${\{v_1 + v_2 , v_2+v_3, v_3+v_4,....,v_{k-1}+v_k,v_k+v_1 }\}$ is Linearly Independent if and only if $k$ is odd number

Question

Let $v={\{v_1,v_2,...,v_k}\}$ Linearly independent

$\mathbb{F} = \mathbb{R}$ or $\mathbb{F}=\mathbb{C}$

Prove that ${\{v_1 + v_2 , v_2+v_3, v_3+v_4,....,v_{k-1}+v_k,v_k+v_1}\}$ is Linearly Independent if and only if $k$ is odd number

$A= S.S$ matrix

$A= \begin{pmatrix}1&1&0&.&.&.&.&0\\ 0&1&1&0&.&.&.&0\\ .&.&&&&&&.\\ .&&.&&&&&.\\ .&&&.&&&&.\\ .&&&&&&&.\\ 0&0&.&.&.&.&1&1\\ 1&0&.&.&.&.&.&1\end{pmatrix}$

to prove this using Determinant I get $|A|=1+(-1)^{k+1}$

so if $k$ is odd number $k+1$ is even and $|A|=2 \rightarrow A$ is Invertible $\rightarrow$ $S$ Linearly Independent ...

but any Idea how to prove this without using Determinant ?

thanks

Answer 1

Consider the alternating sum, $\vec S$ of your terms. If $k$ is even then $\vec S$ is $\vec 0$, so linear independence implies that $k$ is odd.

If $k$ is odd then the sum comes to $2v_1$ so, assuming you are not working over a field of characteristic $2$, $v_1$ is in the span of your elements. Similarly, starting your alternating sum from the $i^{th}$ entry shows that $v_i$ is in your span, and we are done.

Answer 2

(I used $n$ instead of $k$ below) Begin to row reduce that matrix you have. Use the first row to eliminate the $1$ in the bottom left. The resulting matrix is block upper triangular and the $n-1$-by-$n-1$ block has the same form as your matrix except there is a $-1$ in the bottom left corner. It suffices to show the $n-1$-by-$n-1$ matrix is non-singular. So row reduce, this time adding the first row to the bottom row and getting a block upper triangular matrix where the $n-2$-by-$n-2$ matrix has the same form as your $n$-by-$n$ version. Conclude the result by induction on $n$.

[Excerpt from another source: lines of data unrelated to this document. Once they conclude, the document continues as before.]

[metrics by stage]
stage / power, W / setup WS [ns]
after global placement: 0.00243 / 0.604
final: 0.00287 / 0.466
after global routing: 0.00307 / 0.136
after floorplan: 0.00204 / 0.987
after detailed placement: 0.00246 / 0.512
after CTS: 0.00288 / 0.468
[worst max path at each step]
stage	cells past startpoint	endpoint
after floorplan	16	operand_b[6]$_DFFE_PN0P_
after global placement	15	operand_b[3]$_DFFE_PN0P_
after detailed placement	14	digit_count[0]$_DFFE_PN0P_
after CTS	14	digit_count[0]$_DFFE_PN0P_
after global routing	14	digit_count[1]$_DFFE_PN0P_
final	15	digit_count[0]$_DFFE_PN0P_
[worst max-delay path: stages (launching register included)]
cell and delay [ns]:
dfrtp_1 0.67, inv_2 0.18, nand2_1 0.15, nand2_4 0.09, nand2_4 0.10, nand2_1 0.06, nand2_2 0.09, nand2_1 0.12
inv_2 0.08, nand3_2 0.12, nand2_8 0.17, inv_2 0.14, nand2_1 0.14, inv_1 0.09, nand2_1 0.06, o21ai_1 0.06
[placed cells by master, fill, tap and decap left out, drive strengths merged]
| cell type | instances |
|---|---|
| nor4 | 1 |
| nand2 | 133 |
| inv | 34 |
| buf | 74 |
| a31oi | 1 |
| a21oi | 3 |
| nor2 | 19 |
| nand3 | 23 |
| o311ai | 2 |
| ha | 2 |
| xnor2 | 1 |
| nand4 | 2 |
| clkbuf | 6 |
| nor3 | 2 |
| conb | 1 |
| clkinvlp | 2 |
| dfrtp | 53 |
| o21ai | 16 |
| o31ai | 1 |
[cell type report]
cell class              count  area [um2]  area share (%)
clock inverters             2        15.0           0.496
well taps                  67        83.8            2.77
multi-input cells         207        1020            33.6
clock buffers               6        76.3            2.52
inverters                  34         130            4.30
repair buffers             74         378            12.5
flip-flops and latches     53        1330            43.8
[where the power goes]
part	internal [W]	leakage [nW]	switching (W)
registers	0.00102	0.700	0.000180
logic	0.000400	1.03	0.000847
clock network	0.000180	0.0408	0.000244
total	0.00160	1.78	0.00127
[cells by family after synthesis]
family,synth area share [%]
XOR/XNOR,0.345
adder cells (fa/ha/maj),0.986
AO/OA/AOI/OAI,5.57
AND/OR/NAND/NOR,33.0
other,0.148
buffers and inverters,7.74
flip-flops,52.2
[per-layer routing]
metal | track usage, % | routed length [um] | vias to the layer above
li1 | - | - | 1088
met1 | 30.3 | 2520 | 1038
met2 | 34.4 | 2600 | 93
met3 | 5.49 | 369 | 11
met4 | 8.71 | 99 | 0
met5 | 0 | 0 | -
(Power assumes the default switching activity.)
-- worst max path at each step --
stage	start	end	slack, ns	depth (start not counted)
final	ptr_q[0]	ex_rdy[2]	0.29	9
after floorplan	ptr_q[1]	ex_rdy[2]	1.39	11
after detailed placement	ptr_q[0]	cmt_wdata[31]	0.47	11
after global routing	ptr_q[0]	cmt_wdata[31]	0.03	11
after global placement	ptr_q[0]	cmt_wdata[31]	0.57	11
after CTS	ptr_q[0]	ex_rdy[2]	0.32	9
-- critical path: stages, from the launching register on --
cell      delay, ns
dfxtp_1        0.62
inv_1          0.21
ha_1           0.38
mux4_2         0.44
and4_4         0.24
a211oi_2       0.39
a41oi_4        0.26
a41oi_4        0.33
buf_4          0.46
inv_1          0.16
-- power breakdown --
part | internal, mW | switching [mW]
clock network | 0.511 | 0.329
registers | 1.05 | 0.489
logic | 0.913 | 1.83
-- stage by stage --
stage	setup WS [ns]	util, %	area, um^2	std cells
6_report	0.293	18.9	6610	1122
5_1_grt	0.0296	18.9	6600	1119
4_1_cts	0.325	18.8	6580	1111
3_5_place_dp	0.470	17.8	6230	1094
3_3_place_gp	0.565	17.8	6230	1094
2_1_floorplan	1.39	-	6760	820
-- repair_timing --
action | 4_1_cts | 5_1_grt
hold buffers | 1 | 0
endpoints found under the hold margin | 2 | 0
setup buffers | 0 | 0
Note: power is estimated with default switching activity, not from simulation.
==> src/rtl/nibble_sort_ctrl.sv <==
// -----------------------------------------------------------------------------
// nibble_sort_ctrl
// Sorts four 4-bit elements with a bubble sort that reuses a single magnitude
// comparator, one compare per clock. A pass is three compares (idx 0,1,2);
// the sort ends after a pass with no swap, or after the third pass.
// Parameters:
//   DESCEND  : 0 = ascending (element 0 smallest), 1 = descending
// Ports:
//   clk      : input            rising-edge clock
//   rst_n    : input            synchronous active-low reset
//   start    : input            sort request, only looked at in IDLE
//   din      : input  [15:0]    four elements, element k = din[4k+3:4k]
//   busy     : output           high while compares are running
//   done     : output           one-cycle pulse, dout/swap_cnt valid
//   dout     : output [15:0]    sorted elements, same packing as din
//   swap_cnt : output [2:0]     number of swaps made by the last sort
// -----------------------------------------------------------------------------
module nibble_sort_ctrl
    import nibble_sort_pkg::*;
#(
    parameter bit DESCEND = 1'b0
)
(
    input  logic              clk,
    input  logic              rst_n,
    input  logic              start,
    input  logic [DATA_W-1:0] din,
    output logic              busy,
    output logic              done,
    output logic [DATA_W-1:0] dout,
    output logic [CNT_W-1:0]  swap_cnt
);

    state_t            state, state_nxt;
    elem_vec_t         e, e_nxt;
    logic [IDX_W-1:0]  idx, idx_nxt, idx_p1;
    logic [PASS_W-1:0] pass, pass_nxt;
    logic              pass_swapped, pass_swapped_nxt;
    logic [CNT_W-1:0]  cnt, cnt_nxt;
    logic              load_out;
    logic [ELEM_W-1:0] cmp_a, cmp_b;
    logic              less, equal, greater;
    logic              do_swap, swapped_now;

    assign idx_p1 = idx + IDX_W'(1);
    assign cmp_a  = e[idx];
    assign cmp_b  = e[idx_p1];

    mag_cmp4 u_cmp (
        .a       (cmp_a),
        .b       (cmp_b),
        .less    (less),
        .equal   (equal),
        .greater (greater)
    );

    // Equal neighbours never swap, which keeps the sort stable.
    assign do_swap     = ~equal & (DESCEND ? less : greater);
    // Swap history of the current pass including the compare in flight,
    // so the last compare of a pass can decide the early exit.
    assign swapped_now = pass_swapped | do_swap;

    // State register.
    always_ff @(posedge clk) begin
        if (!rst_n) begin
            state <= IDLE;
        end else begin
            state <= state_nxt;
        end
    end

    // Next-state, datapath next values and status outputs.
    // The result registers load on the transition into DONE so that dout and
    // swap_cnt already hold the new result during the done pulse.
    always_comb begin
        state_nxt        = state;
        e_nxt            = e;
        idx_nxt          = idx;
        pass_nxt         = pass;
        pass_swapped_nxt = pass_swapped;
        cnt_nxt          = cnt;
        load_out         = 1'b0;
        busy             = 1'b0;
        done             = 1'b0;

        case (state)
            IDLE: begin
                if (start) begin
                    e_nxt            = din;
                    idx_nxt          = '0;
                    pass_nxt         = '0;
                    pass_swapped_nxt = 1'b0;
                    cnt_nxt          = '0;
                    state_nxt        = CMP;
                end
            end

            CMP: begin
                busy = 1'b1;
                if (do_swap) begin
                    e_nxt[idx]       = cmp_b;
                    e_nxt[idx_p1]    = cmp_a;
                    cnt_nxt          = cnt + CNT_W'(1);
                    pass_swapped_nxt = 1'b1;
                end
                if (idx == LAST_IDX) begin
                    if (!swapped_now || (pass == LAST_PASS)) begin
                        state_nxt = DONE;
                        load_out  = 1'b1;
                    end else begin
                        pass_nxt         = pass + PASS_W'(1);
                        idx_nxt          = '0;
                        pass_swapped_nxt = 1'b0;
                    end
                end else begin
                    idx_nxt = idx_p1;
                end
            end

            DONE: begin
                done      = 1'b1;
                state_nxt = IDLE;
            end

            default: begin
                state_nxt = IDLE;
            end
        endcase
    end

    // Working registers and the held result.
    always_ff @(posedge clk) begin
        if (!rst_n) begin
            e            <= '0;
            idx          <= '0;
            pass         <= '0;
            pass_swapped <= 1'b0;
            cnt          <= '0;
            dout         <= '0;
            swap_cnt     <= '0;
        end else begin
            e            <= e_nxt;
            idx          <= idx_nxt;
            pass         <= pass_nxt;
            pass_swapped <= pass_swapped_nxt;
            cnt          <= cnt_nxt;
            if (load_out) begin
                dout     <= e_nxt;
                swap_cnt <= cnt_nxt;
            end
        end
    end

endmodule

There is also a stronger induction hypothesis that could work, where you add to your assertion that if you take the matrix obtained in the first step of my induction, that this matrix is non-singular if and only if $n$ is even. Then you'll only need to recurse one step in the induction instead of two.